Today, June 24th, 2019, our website and control panel become unavailable for approximately ~1h45m intermittently. This caused some unwanted behavior and limited access to various parts of the world due to our hosting and CDN providers being affected by this issue.
Our main website infrastructure operates off of Amazon’s Web Services (or AWS for short), as well as is operating behind Cloudflare to minimize the amount of data necessary to load the control panel / speed it up in regions where we do not operate a Point of Presence (PoP).
Unfortunately, this issue arose due to a BGP (Border Gateway Protocol; what powers the backbones of the Internet) leak, improperly routing traffic to other destinations or upstream(s). According to various other network administrators, this appears to have been a leak caused by a customer of Verizon’s using the Noction BGP optimization platform improperly. BGP is, unfortunately, by default an unauthenticated protocol and there are actions being taken to begin improvement of this in order to isolate BGP leaks or eliminate them entirely.
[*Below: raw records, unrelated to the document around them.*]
Source: an optimization exercise on an open RTL-to-GDS flow (aim: small area and a short achievable clock period). Production flows keep margins and buffers that such runs may drop. Power is estimated from default activity; no workload was simulated.

Setup of the previous run:
==> module szservo_core, before the edit <==
module szservo_core (
    input  wire           clk,
    input  wire           rst,           
    input  wire           start,         
    input  wire           init,          
    input  wire           busy,          
    input  wire [767:0]   data,          
    output wire           ready,
    output wire           initialized,
    output wire           sclk,
    output wire           cs_n,
    output wire           sdo
);
    localparam integer C  = 32;
    localparam integer W  = 24;
    localparam integer L  = C * W;
    localparam integer RL = 8;           
    localparam integer NR = L / RL;      
    localparam integer NG = NR / 16;     
    reg s_idle, s_setup, s_hold, s_delay, s_blo, s_bhi;
    reg csn_r;
    reg nld;                 
    reg [1:0] div_cnt;
    reg [4:0] bit_cnt;
    reg       init_latched;
    reg       initialized_r;
    reg       nrdy;          
    reg       ninit;         
    reg       sdo_r;
    reg       sh;            
    wire tick         = (div_cnt == 2'd0);
    wire word_zero;
    wire init_pending = (init | init_latched) & ~initialized_r;
    wire req          = start | init_pending;
    wire bit_zero     = (bit_cnt == 5'd0);
    wire div_load = (s_idle & req) | s_setup | s_hold | (s_bhi & busy & ~word_zero);
    wire go_setup = (s_idle & req) | s_hold | (s_bhi & busy & ~word_zero);
    wire go_hold  = s_setup & ~bit_zero;
    wire go_delay = s_setup & bit_zero;
    wire go_blo   = s_delay | (s_blo & busy);
    wire go_bhi   = (s_blo & ~busy) | (s_bhi & ~busy);
    wire go_idle  = (s_idle & ~req) | (s_bhi & busy & word_zero);
    wire n_idle   = tick ? go_idle  : s_idle;
    wire n_setup  = tick ? go_setup : s_setup;
    wire n_hold   = tick ? go_hold  : s_hold;
    wire n_delay  = tick ? go_delay : s_delay;
    wire n_initl  = init_latched | init;
    wire n_inited = initialized_r | (tick & s_bhi & busy & word_zero & init_pending);
    wire n_sh     = (div_cnt == 2'd1) & (s_hold | s_delay);
    reg  [L-1:0] rg;
    reg  [2:0]   ph;         
    wire [L-1:0] rot;
    wire [NR-1:0] tap;
    genvar gr, gi;
    generate
        for (gr = 0; gr < NR; gr = gr + 1) begin : g_ring
            for (gi = 0; gi < RL; gi = gi + 1) begin : g_bit
                assign rot[gr*RL + gi] = rg[gr*RL + ((gi + RL - 1) % RL)];
            end
            assign tap[gr] = rg[gr*RL + RL - 1];
        end
    endgenerate
    always @(posedge clk) begin
        rg <= ~((data | {L{nld}}) & (rot | {L{s_idle}}));
        ph <= s_idle ? 3'd0 : ph + 1'b1;
    end
    reg  [9:0]    f;         
    reg           fnone;     
    reg  [NG-1:0] p1;        
    reg           pv;        
    reg           nb1, v1;   
    reg           nb2, v2;   
    integer g;
    always @(posedge clk) begin
        for (g = 0; g < NG; g = g + 1)
            p1[g] <= tap[g*16 + f[6:3]];
    end
    assign word_zero = fnone;
    wire fv   = ~fnone & (p1[f[9:7]] ^ ph[0]);
    wire hit  = fnone | (pv & (ph + f[2:0] == 3'd0));
    wire a_v  = sh ? v2 : v1;
    wire a_d  = sh ? nb2 : nb1;
    wire b_v  = sh ? 1'b0 : v2;
    wire take = hit & ~(a_v & b_v);
    always @(posedge clk) begin
        pv <= ~s_idle & ~(take & (f[2:0] == 3'd0));
        if (s_idle) begin
            nb1   <= init_pending ? data[W-2] : data[L-2];
            v1    <= 1'b1;
            v2    <= 1'b0;
            f     <= init_pending ? W - 3 : L - 3;
            fnone <= 1'b0;
        end else begin
            nb1 <= (take & ~a_v) ? fv : a_d;
            v1  <= a_v | take;
            if (take & a_v)
                nb2 <= fv;
            v2  <= b_v | (take & a_v);
            if (take) begin
                f <= f - 1'b1;
                if (f == 10'd0)
                    fnone <= 1'b1;
            end
        end
    end
    always @(posedge clk) begin
        if (rst) begin
            s_idle        <= 1'b1;
            s_setup       <= 1'b0;
            s_hold        <= 1'b0;
            s_delay       <= 1'b0;
            s_blo         <= 1'b0;
            s_bhi         <= 1'b0;
            csn_r         <= 1'b1;
            nld           <= 1'b0;
            div_cnt       <= 2'd0;
            init_latched  <= 1'b0;
            initialized_r <= 1'b0;
            nrdy          <= 1'b0;
            ninit         <= 1'b1;
            sdo_r         <= 1'b0;
            sh            <= 1'b0;
        end else begin
            if (!tick)
                div_cnt <= div_cnt - 1'b1;
            else if (div_load)
                div_cnt <= 2'd3;
            init_latched  <= n_initl;
            initialized_r <= n_inited;
            s_idle  <= n_idle;
            nld     <= ~n_idle;
            s_setup <= n_setup;
            s_hold  <= n_hold;
            s_delay <= n_delay;
            csn_r   <= ~(n_setup | n_hold | n_delay);
            nrdy    <= ~n_idle | (n_initl & ~n_inited);
            ninit   <= ~n_inited;
            sh      <= n_sh;
            if (tick) begin
                s_blo <= go_blo;
                s_bhi <= go_bhi;
            end
            if (s_idle) begin
                if (tick)
                    sdo_r <= init_pending ? data[W-1] : (start & data[L-1]);
            end else if (sh)
                sdo_r <= nb1;
        end
    end
    always @(posedge clk) begin
        if (tick) begin
            if (s_idle | (s_bhi & busy))
                bit_cnt <= W - 1;
            else if (s_hold)
                bit_cnt <= bit_cnt - 1'b1;
        end
    end
    assign sclk        = s_setup;
    assign cs_n        = csn_r;
    assign sdo         = sdo_r;
    assign ready       = ~(start | nrdy | (init & ninit));
    assign initialized = initialized_r;
endmodule
Source: an optimization exercise on an open RTL-to-GDS flow (aim: small area). Production flows keep margins and buffers that such runs may drop.
Where RTL was checked, it was by simulation tests only, not by an equivalence proof against the original.
Function not checked in runs 2 and 4 to 6: the RTL went through the layout flow alone.
Power is estimated from default activity; no workload was simulated.

==> flow/design.v <==
module alu_adder (
    input             clk,
    input             rst,
    input             req_valid,
    output            req_ready,
    input      [7:0]  ctrl,
    input      [31:0] src,
    input      [31:0] dest,
    input             flag_we,
    input      [5:0]  flag_wdata,
    output reg        resp_valid,
    output     [31:0] result,
    output     [5:0]  flags,
    output reg        faulted,
    output     [2:0]  fault_cause
);
    localparam K_X = 3'd0, K_R = 3'd1, K_H = 3'd2, K_M = 3'd3;
    localparam K_D = 3'd4, K_G = 3'd5, K_I = 3'd6, K_S = 3'd7;
    reg cf, pf, af, zf, sf, of;
    assign flags = {of, sf, zf, af, pf, cf};
    reg fc_hi, fc_lo;
    assign fault_cause = {fc_hi, ~fc_hi, fc_lo};
    reg [2:0]  ph;
    reg [4:0]  cnt;
    reg        t;           
    reg [31:0] A;
    reg [31:0] Q;
    assign result = A;
    reg  [7:0] ctrl_r;
    reg        sn, dn;
    wire [4:0] op = ctrl_r[4:0];
    wire [1:0] wc = ctrl_r[6:5];
    wire first = (ph == 3'd0) & (cnt == 5'd31);
    wire illegal_op = ctrl_r[7] | (op > 5'd16);
    wire illegal_w  = (wc == 2'b11);
    wire bad = (illegal_op | illegal_w) & ~first;
    wire op_addsub = (op[4:2] == 3'b000);           
    wire op_sub    = op[1];
    wire op_carry  = op[0];
    wire op_mul    = (op == 5'd4) | (op == 5'd5);
    wire op_div    = (op == 5'd6) | (op == 5'd7);
    wire op_mod    = (op == 5'd8) | (op == 5'd9);
    wire op_dm     = op_div | op_mod;
    wire op_signed = op[0] & (op_mul | op_dm);      
    wire op_logic  = (op == 5'd10) | (op == 5'd11) | (op == 5'd12);
    wire op_shl    = (op == 5'd13) | (op == 5'd16);
    wire op_shr    = (op == 5'd14);
    wire op_sar    = (op == 5'd15);
    wire op_shrx   = op_shr | op_sar;
    wire w8  = (wc == 2'b00);
    wire w16 = (wc == 2'b01);
    wire g1 = wc[1] | wc[0];
    wire g2 = wc[1];
    wire [31:0] mask = {{16{g2}}, {8{g1}}, 8'hFF};
    function msb_w(input [31:0] x, input [1:0] c);
        msb_w = c[1] ? x[31] : c[0] ? x[15] : x[7];
    endfunction
    wire pn = sn ^ dn;                            
    wire [4:0] c = src[4:0];
    wire c_zero = (c == 5'd0);
    wire c_big  = w8 ? (c[4] | c[3]) : w16 ? c[4] : 1'b0;    
    wire [4:0] c_at = {(g2 | op_shl) ? c[4] : 1'b1, (w8 & ~op_shl) ? 1'b1 : c[3], c[2:0]};
    wire at_c = (cnt == c_at);
    wire last = (cnt == 5'd0);
    reg [2:0] kind;
    always @(*) begin
        kind = K_X;
        if (op_addsub)
            kind = (ph == 3'd0) ? K_X : K_R;
        else if (op_logic)
            kind = (ph == 3'd2) ? K_G : K_X;
        else if (op_mul)
            case (ph)
                3'd0, 3'd1, 3'd3: kind = K_X;
                3'd2: kind = K_M;
                default: kind = K_H;
            endcase
        else if (op_dm)
            case (ph)
                3'd0, 3'd1, 3'd2, 3'd5: kind = K_X;
                3'd3: kind = K_D;
                3'd4: kind = op_mod ? K_R : K_H;
                default: kind = K_H;
            endcase
        else if (op_shl)
            kind = (ph == 3'd0) ? K_X : K_I;
        else
            kind = (ph == 3'd2) ? K_S : K_X;
    end
    reg ins, x32on, mk;
    reg ys, yd, inv, cin;
    reg qbit;
    wire [32:0] x = {A[31] & x32on, A[30:0], ins};
    wire [31:0] ysm = {{16{ys & g2}}, {8{ys & g1}}, {8{ys}}};
    wire [31:0] ydm = {{16{yd & g2}}, {8{yd & g1}}, {8{yd}}};
    wire [31:0] ivm = {{16{inv & g2}}, {8{inv & g1}}, {8{inv}}};
    wire [31:0] y = ((ysm & src) | (ydm & dest)) ^ ivm;
    wire [33:0] cy;
    wire [33:0] S;
    assign cy[0] = cin;
    genvar i;
    generate
        for (i = 0; i < 32; i = i + 1) begin : g_fa
            assign S[i] = x[i] ^ y[i] ^ cy[i];
            assign cy[i+1] = (x[i] & y[i]) | (x[i] & cy[i]) | (y[i] & cy[i]);
        end
    endgenerate
    assign S[32] = x[32] ^ cy[32];
    assign cy[33] = x[32] & cy[32];
    assign S[33] = cy[33];
    wire s_w   = wc[1] ? S[32] : wc[0] ? S[16] : S[8];       
    wire s_w1  = wc[1] ? S[33] : wc[0] ? S[17] : S[9];       
    wire s_msb = msb_w(S[31:0], wc);                         
    wire x_msb = msb_w(x[31:0], wc);
    wire y_msb = msb_w(y, wc);
    wire q_top = msb_w(Q, wc);                               
    wire q_chk = wc[1] ? Q[30] : wc[0] ? Q[14] : Q[6];       
    wire n_zf = ((S[31:0] & mask) == 32'd0);
    wire n_pf = ~^S[7:0];
    wire n_sf = s_msb;
    wire kill8  = mk & w8;
    wire kill16 = mk & w16;
    reg ready_c;         
    reg fault_c;         
    reg wflags;          
    reg n_cf, n_of;
    reg t_n;
    reg fc_lo_set;       
    wire sub_step = ~t;                           
    wire neg = op_signed & (op_mod ? dn : pn);    
    always @(*) begin
        ins = 1'b0; x32on = 1'b1; mk = 1'b1;
        ys = 1'b0; yd = 1'b0; inv = 1'b0; cin = 1'b0;
        qbit = Q[31];
        ready_c = 1'b0; fault_c = 1'b0; wflags = 1'b0;
        n_cf = 1'b0; n_of = 1'b0;
        t_n = t;
        fc_lo_set = 1'b0;
        case (kind)
            K_X: begin
                mk = 1'b0;
                qbit = A[31];
                if ((op_mul & (ph == 3'd1)) | (op_dm & (ph == 3'd2))) t_n = 1'b0;
                if (last) begin
                    if (ph == 3'd0) begin
                        if (op_addsub | op_shrx) begin
                            yd = 1'b1;
                        end else if (op_mul) begin
                            ys = 1'b1; inv = op_signed & sn; cin = op_signed & sn;
                        end else if (op_dm | op_logic) begin
                            ys = 1'b1;
                            t_n = n_zf;
                        end
                    end else if (ph == 3'd1) begin
                        if (op_dm) begin
                            yd = 1'b1; inv = op_signed & dn; cin = op_signed & dn;
                        end else if (op_logic) begin
                            yd = 1'b1;
                        end else if (op_shrx) begin
                            inv = op_sar & dn;             
                            if (c_big) begin
                                ready_c = 1'b1; wflags = 1'b1;
                                n_cf = S[0];
                                n_of = op_shr & dn;
                            end
                        end
                    end
                end
                if (op_dm & (ph == 3'd1) & t) begin
                    ready_c = 1'b1; fault_c = 1'b1;    
                end
            end
            K_R: begin
                ins = A[31]; x32on = 1'b0; mk = last;
                if (last) begin
                    ys = op_addsub | t;
                    if (op_addsub) begin
                        inv = op_sub;
                        cin = op_sub ^ (op_carry & cf);
                        ready_c = 1'b1; wflags = 1'b1;
                        n_cf = s_w ^ op_sub;
                        n_of = (x_msb ~^ y_msb) & (s_msb ^ x_msb);
                    end else begin
                        inv = t & op_signed & sn; cin = t & op_signed & sn;
                        t_n = op_signed & ~pn & q_chk;
                        fc_lo_set = 1'b1;
                    end
                end
            end
            K_H: begin
                ins = Q[31] ^ neg;
                if (last) begin
                    cin = neg;
                    ready_c = 1'b1;
                    if (op_mul) begin
                        wflags = 1'b1;
                        n_cf = t | (op_signed & ~((n_sf == pn) | n_zf));
                        n_of = n_cf;
                    end else if (op_div) begin
                        fault_c = op_signed & ~pn & n_sf;
                        fc_lo_set = 1'b1;
                    end else begin
                        fault_c = t;
                    end
                end
            end
            K_M: begin
                yd = Q[31];
                inv = Q[31] & op_signed & dn; cin = Q[31] & op_signed & dn;
                t_n = t | s_w | s_w1;
            end
            K_D: begin
                ins = Q[31];
                ys = 1'b1;
                inv = sub_step ^ (op_signed & sn); cin = sub_step ^ (op_signed & sn);
                t_n = s_w ^ sub_step;
                qbit = ~(s_w ^ sub_step);
            end
            K_G: begin
                mk = 1'b0;
                ins = (op == 5'd10) ? (A[31] & Q[31]) :
                      (op == 5'd11) ? (A[31] | Q[31]) : (A[31] ^ Q[31]);
                if (last) begin
                    ready_c = 1'b1; wflags = 1'b1;
                end
            end
            K_I: begin
                yd = at_c;
                if (last) begin
                    ready_c = 1'b1; wflags = ~c_zero;
                    n_cf = s_w;
                    n_of = s_w ^ s_msb;
                end
            end
            default: begin   
                ins = q_top;
                if (at_c) begin
                    ready_c = 1'b1; wflags = ~c_zero;
                    n_cf = q_chk;                  
                    n_of = op_shr & dn;
                end
            end
        endcase
        if (bad) begin
            ready_c = 1'b1; fault_c = 1'b1;
        end
    end
    wire active = req_valid & ~faulted;
    assign req_ready = ~faulted & ready_c;
    wire accept = active & ready_c;
    wire [31:0] a_keep = {14'h3FFF, ~kill16, ~kill16, 6'h3F, ~kill8, ~kill8, 8'hFF};
    always @(posedge clk) begin
        A <= S[31:0] & a_keep;
        ctrl_r <= ctrl;
        sn <= msb_w(src, ctrl[6:5]);
        dn <= msb_w(dest, ctrl[6:5]);
        Q <= {Q[30:0], qbit};
        t <= t_n;
        if (~active) begin
        end else if (bad) begin
            fc_hi <= 1'b1;
            fc_lo <= ~illegal_op;
        end else if (ph == 3'd0) begin
            fc_hi <= 1'b0;
            fc_lo <= 1'b0;
        end else if (fc_lo_set) begin
            fc_lo <= 1'b1;
        end
    end
    always @(posedge clk) begin
        if (rst) begin
            ph <= 3'd0;
            cnt <= 5'd31;
            resp_valid <= 1'b0;
            faulted <= 1'b0;
            {of, sf, zf, af, pf, cf} <= 6'd0;
        end else begin
            resp_valid <= accept & ~fault_c;
            if (~active | accept) begin
                ph <= 3'd0;
                cnt <= 5'd31;
            end else begin
                cnt <= cnt - 5'd1;
                if (last) ph <= ph + 3'd1;
            end
            if (accept & fault_c) faulted <= 1'b1;
            if (accept & ~fault_c & wflags) begin
                cf <= n_cf;
                pf <= n_pf;
                zf <= n_zf;
                sf <= n_sf;
                of <= n_of;
            end
            if (flag_we) {of, sf, zf, af, pf, cf} <= flag_wdata;
        end
    end
endmodule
Noction’s platform works in a way to allow their customers to route smaller, specific IP prefixes over preferred routes (shorter and lower latency, for example). To provide an example: 126.96.36.199 - 188.8.131.52 is 184.108.40.206/21; if their platform detected 220.127.116.11 - 18.104.22.168 (22.214.171.124/24) had lower latency over a specific route, their platform would tell the customer’s equipment to (in most cases, internally only) to route traffic outbound over the new preferred route. In this case, the traffic was not routed internally only and caused an outage on a much larger, global scale due to, what appears to have been, a misconfiguration of the Noction platform.
Fortunately, our Minecraft hosting platform for all of our US locations would not have been affected by this, however, it’s definitely possible that our Canada, Europe, Singapore, or Australia locations would have been affected. In the US, we ensure to announce the most specific prefix allowed (/24, or 255 IPs) with our own IP address space for this and portability reasons between datacenters based on the needs of each datacenter.
In this case, it’s unfortunately up to the responsible party to resolve this matter. In this case, Cloudflare attempted to work with the appropriate parties and, from the looks of it, resolved the matter successfully. The incident lasted up to 1 hour and 45 minutes long and was out of our control. It affected internet giants Cloudflare and AWS, as well as common day to day services like Discord, as BGP is the backbone of the internet.